> **Problem to solve**:
Here the job is to restate every entry word for word.

── The data ──

### src/rtl/spike_rate_monitor.sv
// Spike rate monitor: per-window spike count and membrane peak, inter-spike
// interval tracking, and a serial readout of the latched results.
module spike_rate_monitor #(
   parameter int WINDOW_LOG2 = 8,
   parameter int ISI_W       = 12
) (
   input  logic             clk,
   input  logic             reset,
   input  logic             enable,
   input  logic             spike_in,
   input  logic [7:0]       membrane_in,
   input  logic             rd_req,
   output logic [7:0]       rate_out,
   output logic [7:0]       peak_out,
   output logic [ISI_W-1:0] isi_out,
   output logic             isi_valid,
   output logic             window_done,
   output logic             ser_data,
   output logic             ser_valid,
   output logic             ser_last
);

   localparam int SER_W = 16 + ISI_W;
   localparam int CNT_W = $clog2(SER_W);
   localparam logic [WINDOW_LOG2-1:0] WIN_MAX  = '1;
   localparam logic [ISI_W-1:0]       ISI_MAX  = '1;
   localparam logic [CNT_W-1:0]       LAST_BIT = CNT_W'(SER_W - 1);

   typedef enum logic {
      IDLE  = 1'b0,
      SHIFT = 1'b1
   } state_t;

   logic                   prev_spike;
   logic [WINDOW_LOG2-1:0] win_cnt;
   logic [7:0]             spike_cnt;
   logic [7:0]             peak;
   logic [ISI_W-1:0]       isi_cnt;
   logic                   seen_first;

   logic                   spike_event;
   logic                   terminal;
   logic [7:0]             spike_next;
   logic [7:0]             peak_next;
   logic [ISI_W-1:0]       isi_inc;

   state_t                 state;
   state_t                 state_next;
   logic [SER_W-1:0]       shift_reg;
   logic [CNT_W-1:0]       bit_cnt;
   logic                   load;

   // The terminal cycle's own spike and membrane sample are folded into the
   // latched results, so next-values are computed combinationally.
   always_comb begin
      spike_event = enable && spike_in && !prev_spike;
      terminal    = enable && (win_cnt == WIN_MAX);
      spike_next  = (spike_event && (spike_cnt != 8'hFF)) ? spike_cnt + 8'd1 : spike_cnt;
      peak_next   = (membrane_in > peak) ? membrane_in : peak;
      isi_inc     = (isi_cnt == ISI_MAX) ? isi_cnt : isi_cnt + 1'b1;
   end

   always_ff @(posedge clk) begin
      if (reset) begin
         prev_spike  <= 1'b0;
         win_cnt     <= '0;
         spike_cnt   <= 8'd0;
         peak        <= 8'd0;
         isi_cnt     <= '0;
         seen_first  <= 1'b0;
         rate_out    <= 8'd0;
         peak_out    <= 8'd0;
         isi_out     <= '0;
         isi_valid   <= 1'b0;
         window_done <= 1'b0;
      end else begin
         window_done <= terminal;
         if (enable) begin
            prev_spike <= spike_in;
            win_cnt    <= win_cnt + 1'b1;
            if (terminal) begin
               rate_out  <= spike_next;
               peak_out  <= peak_next;
               spike_cnt <= 8'd0;
               peak      <= 8'd0;
            end else begin
               spike_cnt <= spike_next;
               peak      <= peak_next;
            end
            // The first edge only arms the interval; isi_out stays 0 until a second edge.
            if (spike_event) begin
               isi_cnt    <= '0;
               seen_first <= 1'b1;
               if (seen_first) begin
                  isi_out   <= isi_inc;
                  isi_valid <= 1'b1;
               end
            end else begin
               isi_cnt <= isi_inc;
            end
         end
      end
   end

   // Readout handshake: ser_valid high marks each cycle ser_data holds a
   // snapshot bit (MSB first); ser_last accompanies only the final bit and
   // rd_req is accepted solely in IDLE.
   always_comb begin
      state_next = state;
      load       = 1'b0;
      ser_valid  = 1'b0;
      ser_data   = 1'b0;
      ser_last   = 1'b0;
      case (state)
         IDLE: begin
            if (rd_req) begin
               load       = 1'b1;
               state_next = SHIFT;
            end
         end
         SHIFT: begin
            ser_valid = 1'b1;
            ser_data  = shift_reg[SER_W-1];
            ser_last  = (bit_cnt == LAST_BIT);
            if (bit_cnt == LAST_BIT) begin
               state_next = IDLE;
            end
         end
         default: state_next = IDLE;
      endcase
   end

   // The snapshot reads the output registers before any same-cycle window latch.
   always_ff @(posedge clk) begin
      if (reset) begin
         state     <= IDLE;
         shift_reg <= '0;
         bit_cnt   <= '0;
      end else begin
         state <= state_next;
         if (load) begin
            shift_reg <= {rate_out, peak_out, isi_out};
            bit_cnt   <= '0;
         end else if (state == SHIFT) begin
            shift_reg <= shift_reg << 1;
            bit_cnt   <= bit_cnt + 1'b1;
         end
      end
   end

endmodule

───

> **Exercise response**:
### src/rtl/spike_rate_monitor.sv
// Spike rate monitor: per-window spike count and membrane peak, inter-spike
// interval tracking, and a serial readout of the latched results.
module spike_rate_monitor #(
   parameter int WINDOW_LOG2 = 8,
   parameter int ISI_W       = 12
) (
   input  logic             clk,
   input  logic             reset,
   input  logic             enable,
   input  logic             spike_in,
   input  logic [7:0]       membrane_in,
   input  logic             rd_req,
   output logic [7:0]       rate_out,
   output logic [7:0]       peak_out,
   output logic [ISI_W-1:0] isi_out,
   output logic             isi_valid,
   output logic             window_done,
   output logic             ser_data,
   output logic             ser_valid,
   output logic             ser_last
);

   localparam int SER_W = 16 + ISI_W;
   localparam int CNT_W = $clog2(SER_W);
   localparam logic [WINDOW_LOG2-1:0] WIN_MAX  = '1;
   localparam logic [ISI_W-1:0]       ISI_MAX  = '1;
   localparam logic [CNT_W-1:0]       LAST_BIT = CNT_W'(SER_W - 1);

   typedef enum logic {
      IDLE  = 1'b0,
      SHIFT = 1'b1
   } state_t;

   logic                   prev_spike;
   logic [WINDOW_LOG2-1:0] win_cnt;
   logic [7:0]             spike_cnt;
   logic [7:0]             peak;
   logic [ISI_W-1:0]       isi_cnt;
   logic                   seen_first;

   logic                   spike_event;
   logic                   terminal;
   logic [7:0]             spike_next;
   logic [7:0]             peak_next;
   logic [ISI_W-1:0]       isi_inc;

   state_t                 state;
   state_t                 state_next;
   logic [SER_W-1:0]       shift_reg;
   logic [CNT_W-1:0]       bit_cnt;
   logic                   load;

   // The terminal cycle's own spike and membrane sample are folded into the
   // latched results, so next-values are computed combinationally.
   always_comb begin
      spike_event = enable && spike_in && !prev_spike;
      terminal    = enable && (win_cnt == WIN_MAX);
      spike_next  = (spike_event && (spike_cnt != 8'hFF)) ? spike_cnt + 8'd1 : spike_cnt;
      peak_next   = (membrane_in > peak) ? membrane_in : peak;
      isi_inc     = (isi_cnt == ISI_MAX) ? isi_cnt : isi_cnt + 1'b1;
   end

   always_ff @(posedge clk) begin
      if (reset) begin
         prev_spike  <= 1'b0;
         win_cnt     <= '0;
         spike_cnt   <= 8'd0;
         peak        <= 8'd0;
         isi_cnt     <= '0;
         seen_first  <= 1'b0;
         rate_out    <= 8'd0;
         peak_out    <= 8'd0;
         isi_out     <= '0;
         isi_valid   <= 1'b0;
         window_done <= 1'b0;
      end else begin
         window_done <= terminal;
         if (enable) begin
            prev_spike <= spike_in;
            win_cnt    <= win_cnt + 1'b1;
            if (terminal) begin
               rate_out  <= spike_next;
               peak_out  <= peak_next;
               spike_cnt <= 8'd0;
               peak      <= 8'd0;
            end else begin
               spike_cnt <= spike_next;
               peak      <= peak_next;
            end
            // The first edge only arms the interval; isi_out stays 0 until a second edge.
            if (spike_event) begin
               isi_cnt    <= '0;
               seen_first <= 1'b1;
               if (seen_first) begin
                  isi_out   <= isi_inc;
                  isi_valid <= 1'b1;
               end
            end else begin
               isi_cnt <= isi_inc;
            end
         end
      end
   end

   // Readout handshake: ser_valid high marks each cycle ser_data holds a
   // snapshot bit (MSB first); ser_last accompanies only the final bit and
   // rd_req is accepted solely in IDLE.
   always_comb begin
      state_next = state;
      load       = 1'b0;
      ser_valid  = 1'b0;
      ser_data   = 1'b0;
      ser_last   = 1'b0;
      case (state)
         IDLE: begin
            if (rd_req) begin
               load       = 1'b1;
               state_next = SHIFT;
            end
         end
         SHIFT: begin
            ser_valid = 1'b1;
            ser_data  = shift_reg[SER_W-1];
            ser_last  = (bit_cnt == LAST_BIT);
            if (bit_cnt == LAST_BIT) begin
               state_next = IDLE;
            end
         end
         default: state_next = IDLE;
      endcase
   end

   // The snapshot reads the output registers before any same-cycle window latch.
   always_ff @(posedge clk) begin
      if (reset) begin
         state     <= IDLE;
         shift_reg <= '0;
         bit_cnt   <= '0;
      end else begin
         state <= state_next;
         if (load) begin
            shift_reg <= {rate_out, peak_out, isi_out};
            bit_cnt   <= '0;
         end else if (state == SHIFT) begin
            shift_reg <= shift_reg << 1;
            bit_cnt   <= bit_cnt + 1'b1;
         end
      end
   end

endmodule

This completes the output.